● **Working data**
--- config.mk ---
export PLATFORM = sky130hd
export DESIGN_NAME = ps2_mouse_rx_flat
export DESIGN_NICKNAME = d
export VERILOG_FILES = /design/src/rtl/ps2_mouse_rx_if.sv /design/src/rtl/ps2_mouse_rx.sv /design/src/flat_wrapper.sv
export SDC_FILE = /design/constraint.sdc
export NUM_CORES = 1
export LEC_CHECK = 0
export CAP_MARGIN = 20
export CORE_ASPECT_RATIO = 0.9
export CORE_MARGIN = 8
export CORE_UTILIZATION = 60
export CTS_CLUSTER_DIAMETER = 200
export CTS_CLUSTER_SIZE = 20
export DETAILED_ROUTE_END_ITERATION = 8
export GPL_TIMING_DRIVEN = 0
export PLACE_DENSITY = 0.84
export SLEW_MARGIN = 25
export SYNTH_ARGS = -nofsm -noshare
export SYNTH_HDL_FRONTEND = slang
export SYNTH_SLANG_ARGS = --single-unit
--- constraint.sdc ---
create_clock -name clk -period 5.1 [get_ports clk]
set_input_delay 1.02 -clock clk [delete_from_list [all_inputs] [get_ports clk]]
set_output_delay 1.02 -clock clk [all_outputs]
set_load 0.05 [all_outputs]
--- src/rtl/ps2_mouse_rx_if.sv ---
// PS/2 line pins and packet-side outputs of ps2_mouse_rx.
// slave = the receiver block, master = the bench / board side.
interface ps2_mouse_rx_if;
  logic        ps2_clk_i;
  logic        ps2_data_i;
  logic        ps2_clk_oe;
  logic        ps2_data_oe;
  logic [24:0] ps2_mouse;
  logic        frame_err;
  logic        init_done;

  modport master (
    output ps2_clk_i, ps2_data_i,
    input  ps2_clk_oe, ps2_data_oe, ps2_mouse, frame_err, init_done
  );
  modport slave (
    input  ps2_clk_i, ps2_data_i,
    output ps2_clk_oe, ps2_data_oe, ps2_mouse, frame_err, init_done
  );
endinterface

--- src/rtl/ps2_mouse_rx.sv ---
// PS/2 mouse receiver: line conditioning, optional 0xF4 stream-enable handshake,
// 3-byte packet assembly published as a 25-bit word with a per-packet toggle bit.
module ps2_mouse_rx #(
  parameter int FILTER      = 8,
  parameter int INHIBIT_CYC = 2400,
  parameter int TIMEOUT_CYC = 40000,
  parameter bit SEND_INIT   = 1'b1
) (
  input logic           clk,
  input logic           reset_n,
  ps2_mouse_rx_if.slave bus
);
  localparam int FW = $clog2(FILTER + 1);
  localparam int IW = $clog2(INHIBIT_CYC + 1);
  localparam int TW = $clog2(TIMEOUT_CYC + 1);
  localparam logic [7:0] CMD = 8'hF4;

  typedef enum logic [2:0] {S_INHIBIT, S_REQ, S_TX, S_TXACK, S_WAIT_FA, S_RUN} state_t;
  localparam state_t S_RST = SEND_INIT ? S_INHIBIT : S_RUN;

  // lane 0 = clock, lane 1 = data
  logic [1:0]         sy1, sy2, filt, flip;
  logic [1:0][FW-1:0] fcnt;

  always_comb begin
    flip = '0;
    for (int i = 0; i < 2; i++)
      flip[i] = (sy2[i] != filt[i]) && (fcnt[i] == FW'(FILTER - 1));
  end

  always_ff @(posedge clk or negedge reset_n) begin
    if (!reset_n) begin
      sy1  <= '1;
      sy2  <= '1;
      filt <= '1;
      fcnt <= '0;
    end else begin
      sy1 <= {bus.ps2_data_i, bus.ps2_clk_i};
      sy2 <= sy1;
      for (int i = 0; i < 2; i++) begin
        if ((sy2[i] == filt[i]) || flip[i]) fcnt[i] <= '0;
        else                                fcnt[i] <= fcnt[i] + 1'b1;
        if (flip[i]) filt[i] <= sy2[i];
      end
    end
  end

  logic bit_ev, din;
  assign bit_ev = filt[0] & flip[0];
  assign din    = filt[1];

  state_t        state_q, state_d;
  logic [IW-1:0] inh_cnt;
  logic [3:0]    tx_n;
  logic          clk_oe_q, data_oe_q, data_oe_d, init_q;

  // gap timer: cycles since the last bit event
  logic [TW-1:0] gap;
  logic          tmo, hold_gap;
  assign hold_gap = (state_q == S_INHIBIT) || (state_q == S_REQ);
  assign tmo      = !bit_ev && (gap == TW'(TIMEOUT_CYC - 1));

  logic       rx_en, in_frame, par, byte_end, byte_ok;
  logic [3:0] rx_n;
  logic [7:0] sr, b0, b1;
  logic [1:0] idx;
  logic [24:0] mouse_q;
  logic        err_q;

  assign rx_en    = (state_q == S_WAIT_FA) || (state_q == S_RUN);
  assign byte_end = rx_en && bit_ev && in_frame && (rx_n == 4'd9);
  assign byte_ok  = byte_end && din && (^{sr, par});

  always_ff @(posedge clk or negedge reset_n) begin
    if (!reset_n) gap <= '0;
    else if (bit_ev || tmo || hold_gap) gap <= '0;
    else gap <= gap + 1'b1;
  end

  always_ff @(posedge clk or negedge reset_n) begin
    if (!reset_n) begin
      in_frame <= 1'b0;
      rx_n     <= '0;
      sr       <= '0;
      par      <= 1'b0;
      idx      <= '0;
      b0       <= '0;
      b1       <= '0;
      mouse_q  <= '0;
      err_q    <= 1'b0;
    end else begin
      err_q <= 1'b0;
      if (!rx_en) begin
        in_frame <= 1'b0;
        rx_n     <= '0;
      end else if (bit_ev) begin
        if (!in_frame) begin
          if (!din) begin
            in_frame <= 1'b1;
            rx_n     <= '0;
          end
        end else if (rx_n < 4'd8) begin
          sr   <= {din, sr[7:1]};
          rx_n <= rx_n + 4'd1;
        end else if (rx_n == 4'd8) begin
          par  <= din;
          rx_n <= 4'd9;
        end else begin
          in_frame <= 1'b0;
          if (!byte_ok) begin
            err_q <= 1'b1;
            idx   <= '0;
          end else if (state_q == S_RUN) begin
            // status byte must carry its always-one bit 3, else we are out of sync
            case (idx)
              2'd0: begin
                if (sr[3]) begin
                  b0  <= sr;
                  idx <= 2'd1;
                end else err_q <= 1'b1;
              end
              2'd1: begin
                b1  <= sr;
                idx <= 2'd2;
              end
              default: begin
                mouse_q <= {~mouse_q[24], sr, b1, b0};
                idx     <= '0;
              end
            endcase
          end
        end
      end else if (tmo) begin
        if (in_frame) begin
          in_frame <= 1'b0;
          err_q    <= 1'b1;
        end
        idx <= '0;
      end
    end
  end

  always_comb begin
    state_d   = state_q;
    data_oe_d = data_oe_q;
    case (state_q)
      S_INHIBIT: begin
        data_oe_d = 1'b0;
        if (inh_cnt == IW'(INHIBIT_CYC - 1)) begin
          state_d   = S_REQ;
          data_oe_d = 1'b1;
        end
      end
      S_REQ: state_d = S_TX;
      S_TX: begin
        if (tmo) begin
          state_d   = S_INHIBIT;
          data_oe_d = 1'b0;
        end else if (bit_ev) begin
          if (tx_n < 4'd8)       data_oe_d = ~CMD[tx_n[2:0]];
          else if (tx_n == 4'd8) data_oe_d = ^CMD;
          else begin
            data_oe_d = 1'b0;
            state_d   = S_TXACK;
          end
        end
      end
      S_TXACK: begin
        if (tmo)         state_d = S_INHIBIT;
        else if (bit_ev) state_d = din ? S_INHIBIT : S_WAIT_FA;
      end
      S_WAIT_FA: begin
        if (byte_ok && (sr == 8'hFA)) state_d = S_RUN;
        else if (tmo)                 state_d = S_INHIBIT;
      end
      S_RUN:   state_d = S_RUN;
      default: state_d = S_RST;
    endcase
  end

  always_ff @(posedge clk or negedge reset_n) begin
    if (!reset_n) begin
      state_q   <= S_RST;
      clk_oe_q  <= 1'b0;
      data_oe_q <= 1'b0;
      init_q    <= 1'b0;
      inh_cnt   <= '0;
      tx_n      <= '0;
    end else begin
      state_q   <= state_d;
      data_oe_q <= data_oe_d;
      clk_oe_q  <= (state_d == S_INHIBIT) || (state_d == S_REQ);
      init_q    <= (state_d == S_RUN);
      inh_cnt   <= (state_q == S_INHIBIT) ? inh_cnt + 1'b1 : '0;
      tx_n      <= (state_q != S_TX) ? 4'd0 : tx_n + {3'd0, bit_ev};
    end
  end

  assign bus.ps2_clk_oe  = clk_oe_q;
  assign bus.ps2_data_oe = data_oe_q;
  assign bus.ps2_mouse   = mouse_q;
  assign bus.frame_err   = err_q;
  assign bus.init_done   = init_q;
endmodule
`config.mk`:
```
export PLATFORM = sky130hd
export DESIGN_NAME = cc_serializer_flat
export DESIGN_NICKNAME = d
export VERILOG_FILES = /design/src/rtl/cc_pkg.sv /design/src/rtl/cc_serializer_if.sv /design/src/rtl/cc_beat_mux.sv /design/src/rtl/cc_serializer.sv /design/src/flat_wrapper.sv
export SDC_FILE = /design/constraint.sdc
export NUM_CORES = 1
export LEC_CHECK = 0
export CORE_UTILIZATION = 45
export CTS_CLUSTER_SIZE = 10
export DETAILED_ROUTE_END_ITERATION = 16
export GPL_ROUTABILITY_DRIVEN = 0
export PLACE_DENSITY = 0.77
export SYNTH_ARGS = -nofsm -noshare
export SYNTH_HDL_FRONTEND = slang
export SYNTH_SLANG_ARGS = --single-unit
```
`constraint.sdc`:
```
create_clock -name clk -period 3.4 [get_ports clk]
set_clock_uncertainty 0.05 [all_clocks]
set_input_delay 0.68 -clock clk [delete_from_list [all_inputs] [get_ports clk]]
set_output_delay 0.68 -clock clk [all_outputs]
set_load 0.005 [all_outputs]
```
==> config.mk <==
export PLATFORM = sky130hd
export DESIGN_NAME = iotdf_sched
export DESIGN_NICKNAME = d
export VERILOG_FILES = /design/src/rtl/iotdf_pkg.sv /design/src/rtl/iotdf_rr_arb.sv /design/src/rtl/iotdf_sched.sv
export SDC_FILE = /design/constraint.sdc
export NUM_CORES = 1
export LEC_CHECK = 0
export ABC_AREA = 1
export CAP_MARGIN = 20
export CORE_AREA = 2 2 125 127
export CTS_CLUSTER_SIZE = 8
export DETAILED_ROUTE_END_ITERATION = 10
export DIE_AREA = 0 0 127 129
export PLACE_DENSITY = 0.94
export REMOVE_ABC_BUFFERS = 1
export SETUP_SLACK_MARGIN = 0.3
export SLEW_MARGIN = 5
export SYNTH_ARGS = -nofsm -noshare
export SYNTH_HDL_FRONTEND = slang
export SYNTH_SLANG_ARGS = --single-unit
==> constraint.sdc <==
create_clock -name clk -period 7.4 [get_ports clk]
set_input_delay 0.74 -clock clk [delete_from_list [all_inputs] [get_ports clk]]
set_output_delay 0.74 -clock clk [all_outputs]
set_load 0.02 [all_outputs]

● **Exercise directions**
What is needed is an exact copy of the lines from the start of the listing through the line where "export VERILOG_FILES = /design/src/rtl/ps2_mouse_rx_if.sv" sits, please, both end lines included and nothing more.

● **Task response**
--- config.mk ---
export PLATFORM = sky130hd
export DESIGN_NAME = ps2_mouse_rx_flat
export DESIGN_NICKNAME = d
export VERILOG_FILES = /design/src/rtl/ps2_mouse_rx_if.sv /design/src/rtl/ps2_mouse_rx.sv /design/src/flat_wrapper.sv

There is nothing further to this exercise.